§ **ACTION ITEM**: Lines from the listing that hold the string "stage" are what you should return.

———

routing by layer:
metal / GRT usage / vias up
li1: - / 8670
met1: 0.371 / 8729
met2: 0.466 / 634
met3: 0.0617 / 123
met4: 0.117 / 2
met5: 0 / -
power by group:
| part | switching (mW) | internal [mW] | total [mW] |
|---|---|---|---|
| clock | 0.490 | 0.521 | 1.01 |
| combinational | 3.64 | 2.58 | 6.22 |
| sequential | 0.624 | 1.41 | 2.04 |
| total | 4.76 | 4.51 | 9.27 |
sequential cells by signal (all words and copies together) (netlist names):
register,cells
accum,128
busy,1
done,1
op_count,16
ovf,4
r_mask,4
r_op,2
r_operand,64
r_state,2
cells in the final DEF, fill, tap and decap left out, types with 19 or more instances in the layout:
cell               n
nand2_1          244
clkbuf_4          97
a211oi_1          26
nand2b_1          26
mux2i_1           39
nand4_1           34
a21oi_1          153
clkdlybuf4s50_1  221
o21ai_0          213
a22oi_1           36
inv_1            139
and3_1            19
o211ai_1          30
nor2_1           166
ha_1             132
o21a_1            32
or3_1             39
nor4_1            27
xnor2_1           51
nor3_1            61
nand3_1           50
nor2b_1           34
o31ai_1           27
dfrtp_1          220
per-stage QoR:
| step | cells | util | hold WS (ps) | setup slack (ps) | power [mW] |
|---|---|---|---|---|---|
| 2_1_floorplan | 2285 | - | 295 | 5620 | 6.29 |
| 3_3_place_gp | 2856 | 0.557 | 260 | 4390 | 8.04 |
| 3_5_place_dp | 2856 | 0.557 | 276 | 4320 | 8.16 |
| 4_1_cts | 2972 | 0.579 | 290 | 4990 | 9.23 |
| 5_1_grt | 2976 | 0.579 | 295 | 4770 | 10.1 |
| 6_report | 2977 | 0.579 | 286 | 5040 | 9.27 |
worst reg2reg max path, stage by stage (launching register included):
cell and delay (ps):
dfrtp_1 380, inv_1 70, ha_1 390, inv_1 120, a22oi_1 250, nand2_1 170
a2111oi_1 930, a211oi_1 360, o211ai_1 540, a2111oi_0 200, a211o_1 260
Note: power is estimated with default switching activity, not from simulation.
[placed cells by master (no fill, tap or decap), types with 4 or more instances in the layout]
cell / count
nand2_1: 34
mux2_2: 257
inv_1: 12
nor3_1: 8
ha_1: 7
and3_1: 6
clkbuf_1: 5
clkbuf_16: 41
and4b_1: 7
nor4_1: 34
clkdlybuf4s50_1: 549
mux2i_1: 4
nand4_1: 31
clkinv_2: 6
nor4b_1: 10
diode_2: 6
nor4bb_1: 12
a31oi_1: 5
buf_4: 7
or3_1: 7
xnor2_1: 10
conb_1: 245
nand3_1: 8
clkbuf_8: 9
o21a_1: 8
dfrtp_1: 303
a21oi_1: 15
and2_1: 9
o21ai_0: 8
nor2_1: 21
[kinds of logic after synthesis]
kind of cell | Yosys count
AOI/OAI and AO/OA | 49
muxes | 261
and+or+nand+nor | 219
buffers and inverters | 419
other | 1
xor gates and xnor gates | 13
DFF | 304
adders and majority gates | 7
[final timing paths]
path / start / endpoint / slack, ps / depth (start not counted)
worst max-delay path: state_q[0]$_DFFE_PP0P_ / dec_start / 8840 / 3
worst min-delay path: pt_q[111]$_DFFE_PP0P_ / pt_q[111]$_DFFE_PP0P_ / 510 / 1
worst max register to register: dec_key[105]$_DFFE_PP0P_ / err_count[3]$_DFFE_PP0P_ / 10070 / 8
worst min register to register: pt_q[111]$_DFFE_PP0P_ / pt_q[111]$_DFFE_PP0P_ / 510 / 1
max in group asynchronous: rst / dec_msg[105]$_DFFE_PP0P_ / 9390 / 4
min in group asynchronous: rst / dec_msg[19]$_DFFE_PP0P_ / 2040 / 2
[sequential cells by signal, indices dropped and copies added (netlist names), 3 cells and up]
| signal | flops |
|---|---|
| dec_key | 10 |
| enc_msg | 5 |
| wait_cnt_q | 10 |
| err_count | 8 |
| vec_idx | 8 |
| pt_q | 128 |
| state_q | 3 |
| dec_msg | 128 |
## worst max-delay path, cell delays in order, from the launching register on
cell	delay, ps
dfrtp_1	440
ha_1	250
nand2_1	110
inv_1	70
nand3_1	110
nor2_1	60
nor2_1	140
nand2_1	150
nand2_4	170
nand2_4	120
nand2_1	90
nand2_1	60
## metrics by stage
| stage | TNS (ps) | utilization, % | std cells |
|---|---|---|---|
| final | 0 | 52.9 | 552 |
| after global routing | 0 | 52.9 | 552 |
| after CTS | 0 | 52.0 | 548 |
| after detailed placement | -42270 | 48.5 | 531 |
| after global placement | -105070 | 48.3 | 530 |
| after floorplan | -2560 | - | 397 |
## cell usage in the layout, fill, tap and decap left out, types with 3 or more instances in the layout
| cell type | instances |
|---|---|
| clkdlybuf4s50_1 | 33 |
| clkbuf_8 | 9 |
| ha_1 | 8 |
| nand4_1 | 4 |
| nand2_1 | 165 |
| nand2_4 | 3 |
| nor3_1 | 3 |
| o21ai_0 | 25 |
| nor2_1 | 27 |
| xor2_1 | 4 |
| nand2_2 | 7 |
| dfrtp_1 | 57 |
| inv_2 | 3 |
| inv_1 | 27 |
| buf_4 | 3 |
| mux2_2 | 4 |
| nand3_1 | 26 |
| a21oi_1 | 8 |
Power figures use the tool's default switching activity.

———

§ **RESPONSE TO THE EXERCISE**:
per-stage QoR:
worst reg2reg max path, stage by stage (launching register included):
## metrics by stage
| stage | TNS (ps) | utilization, % | std cells |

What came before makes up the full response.